[We open up on a blank white screen. This is due to the author feeling like too much of a lazy bastard to really describe anything.]

[A short thirty-year-old woman with brown hair that occasionally tries to take over her head like a good little hostile lifeform walks on and tries to face the screen. She then gets distracted by muttering as shortly thereafter Trish, Dante, and Anne wander on. Dante happens to be wearing the new outfit Devil May Cry 2 put him in, and seems to be quite vain about it given the way he's strutting even more than usual. Trish and Anne seem less than impressed.]

Dante asks, "Soo, what do you think?"

Anne looks at it critically. "Hmm. Okay, Dante?"

"Yeah?"

"Remember when I said the old version made you look like Michael Jackson's version of a pimp?"

Dante bristles. Behind him, Trish gets the very special look of someone fighting down a monster guffaw. "...Yeah?"

Anne looked at him evenly. "This makes you look like a Goth gigolo."

Dante's eyes widen and his mouth works a few times. "HEY!"

Anne continues unruffledly, "I mean, the whole bare chest thing, geesh. Yes, you're attractive, but there's only soo much of your wishbone one can take seeing so often. Doing something moonlighting you didn't tell us about?"

Trish suddenly belts out "IIIIII----AIN'T GOT NO BOOOOOODAAAY!" Then falls down laughing, only to promptly bolt up and well, bolt as Dante irately charges her. The two dash offscreen, Dante yelling profanity as he goes. Anne just watches this all with a vague traffic-wreck interest.

The fourth person, being the woman with the curly hedgerow hair, watches all this boggledly. "God, they're gaining dementia as well as life."
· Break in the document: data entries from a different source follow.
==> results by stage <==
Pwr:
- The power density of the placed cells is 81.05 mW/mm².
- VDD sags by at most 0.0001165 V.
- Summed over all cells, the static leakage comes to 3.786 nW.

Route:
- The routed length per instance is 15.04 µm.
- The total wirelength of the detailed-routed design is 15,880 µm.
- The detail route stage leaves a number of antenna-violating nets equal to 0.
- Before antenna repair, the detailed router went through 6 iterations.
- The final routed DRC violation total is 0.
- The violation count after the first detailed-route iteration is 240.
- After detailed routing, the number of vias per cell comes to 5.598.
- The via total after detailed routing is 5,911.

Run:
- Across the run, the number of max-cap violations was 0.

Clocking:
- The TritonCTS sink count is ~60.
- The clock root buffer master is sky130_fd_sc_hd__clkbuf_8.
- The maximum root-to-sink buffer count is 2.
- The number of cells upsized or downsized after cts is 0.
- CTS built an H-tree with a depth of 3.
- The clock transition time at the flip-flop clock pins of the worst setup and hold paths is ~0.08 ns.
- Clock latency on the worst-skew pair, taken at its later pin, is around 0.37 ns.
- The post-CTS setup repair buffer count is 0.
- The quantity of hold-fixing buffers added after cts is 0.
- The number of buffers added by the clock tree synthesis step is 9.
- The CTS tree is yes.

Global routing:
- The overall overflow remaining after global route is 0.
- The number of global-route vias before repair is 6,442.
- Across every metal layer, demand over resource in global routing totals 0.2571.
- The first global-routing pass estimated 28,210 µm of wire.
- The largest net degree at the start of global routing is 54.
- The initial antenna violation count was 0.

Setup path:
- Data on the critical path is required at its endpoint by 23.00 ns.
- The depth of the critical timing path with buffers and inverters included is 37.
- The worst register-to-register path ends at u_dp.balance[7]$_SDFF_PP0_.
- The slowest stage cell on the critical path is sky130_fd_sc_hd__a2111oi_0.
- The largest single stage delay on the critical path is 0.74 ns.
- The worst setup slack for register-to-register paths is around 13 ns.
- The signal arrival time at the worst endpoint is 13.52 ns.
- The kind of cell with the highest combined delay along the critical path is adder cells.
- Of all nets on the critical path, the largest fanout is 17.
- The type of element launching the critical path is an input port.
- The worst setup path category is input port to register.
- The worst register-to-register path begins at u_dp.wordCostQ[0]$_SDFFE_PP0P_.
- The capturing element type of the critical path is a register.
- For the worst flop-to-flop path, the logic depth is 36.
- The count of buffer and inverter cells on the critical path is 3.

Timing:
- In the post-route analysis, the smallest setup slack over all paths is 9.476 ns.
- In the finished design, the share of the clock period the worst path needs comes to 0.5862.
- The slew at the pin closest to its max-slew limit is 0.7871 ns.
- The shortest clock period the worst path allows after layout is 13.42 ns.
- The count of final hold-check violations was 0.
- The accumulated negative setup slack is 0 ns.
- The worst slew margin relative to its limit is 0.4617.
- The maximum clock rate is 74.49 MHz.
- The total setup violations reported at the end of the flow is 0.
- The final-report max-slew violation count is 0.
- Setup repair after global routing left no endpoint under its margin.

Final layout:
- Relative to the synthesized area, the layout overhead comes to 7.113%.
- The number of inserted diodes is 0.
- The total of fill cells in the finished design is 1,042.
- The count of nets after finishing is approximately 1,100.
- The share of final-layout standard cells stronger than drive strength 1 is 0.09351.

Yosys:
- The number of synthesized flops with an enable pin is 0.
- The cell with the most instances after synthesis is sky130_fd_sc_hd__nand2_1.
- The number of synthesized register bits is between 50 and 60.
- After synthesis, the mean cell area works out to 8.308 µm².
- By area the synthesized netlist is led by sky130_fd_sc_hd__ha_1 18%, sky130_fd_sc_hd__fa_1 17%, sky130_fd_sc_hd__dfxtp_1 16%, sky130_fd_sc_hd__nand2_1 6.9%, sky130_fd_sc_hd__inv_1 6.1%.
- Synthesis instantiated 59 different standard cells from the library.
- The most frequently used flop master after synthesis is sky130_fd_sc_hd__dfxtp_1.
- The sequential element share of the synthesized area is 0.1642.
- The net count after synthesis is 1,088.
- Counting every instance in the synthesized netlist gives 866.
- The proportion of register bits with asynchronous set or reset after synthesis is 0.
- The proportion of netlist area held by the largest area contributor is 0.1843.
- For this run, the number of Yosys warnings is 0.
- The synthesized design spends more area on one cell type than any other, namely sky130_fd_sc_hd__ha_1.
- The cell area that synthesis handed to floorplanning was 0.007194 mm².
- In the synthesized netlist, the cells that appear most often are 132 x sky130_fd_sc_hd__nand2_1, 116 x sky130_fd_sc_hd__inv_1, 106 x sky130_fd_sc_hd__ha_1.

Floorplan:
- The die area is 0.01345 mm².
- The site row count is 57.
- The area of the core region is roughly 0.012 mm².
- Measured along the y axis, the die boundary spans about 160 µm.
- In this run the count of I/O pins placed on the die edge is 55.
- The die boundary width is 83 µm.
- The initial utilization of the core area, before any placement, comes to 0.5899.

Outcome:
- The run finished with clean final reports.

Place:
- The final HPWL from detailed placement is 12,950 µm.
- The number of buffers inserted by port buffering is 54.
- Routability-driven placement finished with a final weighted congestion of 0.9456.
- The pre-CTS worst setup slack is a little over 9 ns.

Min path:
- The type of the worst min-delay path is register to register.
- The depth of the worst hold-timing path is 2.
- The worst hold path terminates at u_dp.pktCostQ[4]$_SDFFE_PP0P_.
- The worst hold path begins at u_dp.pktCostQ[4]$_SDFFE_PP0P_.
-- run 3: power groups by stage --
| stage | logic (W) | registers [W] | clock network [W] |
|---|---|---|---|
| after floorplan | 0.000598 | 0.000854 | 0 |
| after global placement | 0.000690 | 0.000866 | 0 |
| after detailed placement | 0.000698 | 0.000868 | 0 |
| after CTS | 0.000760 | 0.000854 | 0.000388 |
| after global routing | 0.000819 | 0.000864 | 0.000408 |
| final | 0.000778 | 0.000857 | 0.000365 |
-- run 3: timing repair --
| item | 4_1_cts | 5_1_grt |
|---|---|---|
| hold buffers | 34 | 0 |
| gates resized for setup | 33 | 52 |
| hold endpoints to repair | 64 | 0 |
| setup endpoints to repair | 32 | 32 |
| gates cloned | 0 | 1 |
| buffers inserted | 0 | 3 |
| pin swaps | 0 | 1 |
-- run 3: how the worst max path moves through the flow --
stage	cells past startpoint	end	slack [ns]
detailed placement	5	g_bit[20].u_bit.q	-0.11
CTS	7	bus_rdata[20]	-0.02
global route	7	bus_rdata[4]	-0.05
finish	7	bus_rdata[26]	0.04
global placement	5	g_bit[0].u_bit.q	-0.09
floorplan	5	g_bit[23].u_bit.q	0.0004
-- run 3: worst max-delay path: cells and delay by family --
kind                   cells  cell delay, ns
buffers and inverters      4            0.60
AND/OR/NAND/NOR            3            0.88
Anne watches. "Don't ask me, o great and mighty creator. You were saying something?"

Glower. "Um, okay, bugger off. Er, that wasn't it..."

Dante runs back through, chasing Trish with Alastor and trailing interesting electricity and a reek of ozone behind. They disappear again.

"Er, okay, um..... All right, to the fine people of Fanfiction.net, even the ones that excluded the NC-17 ratings...."

"Hentai."

"I ONLY READ THEM FOR ACADEMIC INTEREST! Plus, dammit, I have library training, you know, First Amendment, blah blah blah..."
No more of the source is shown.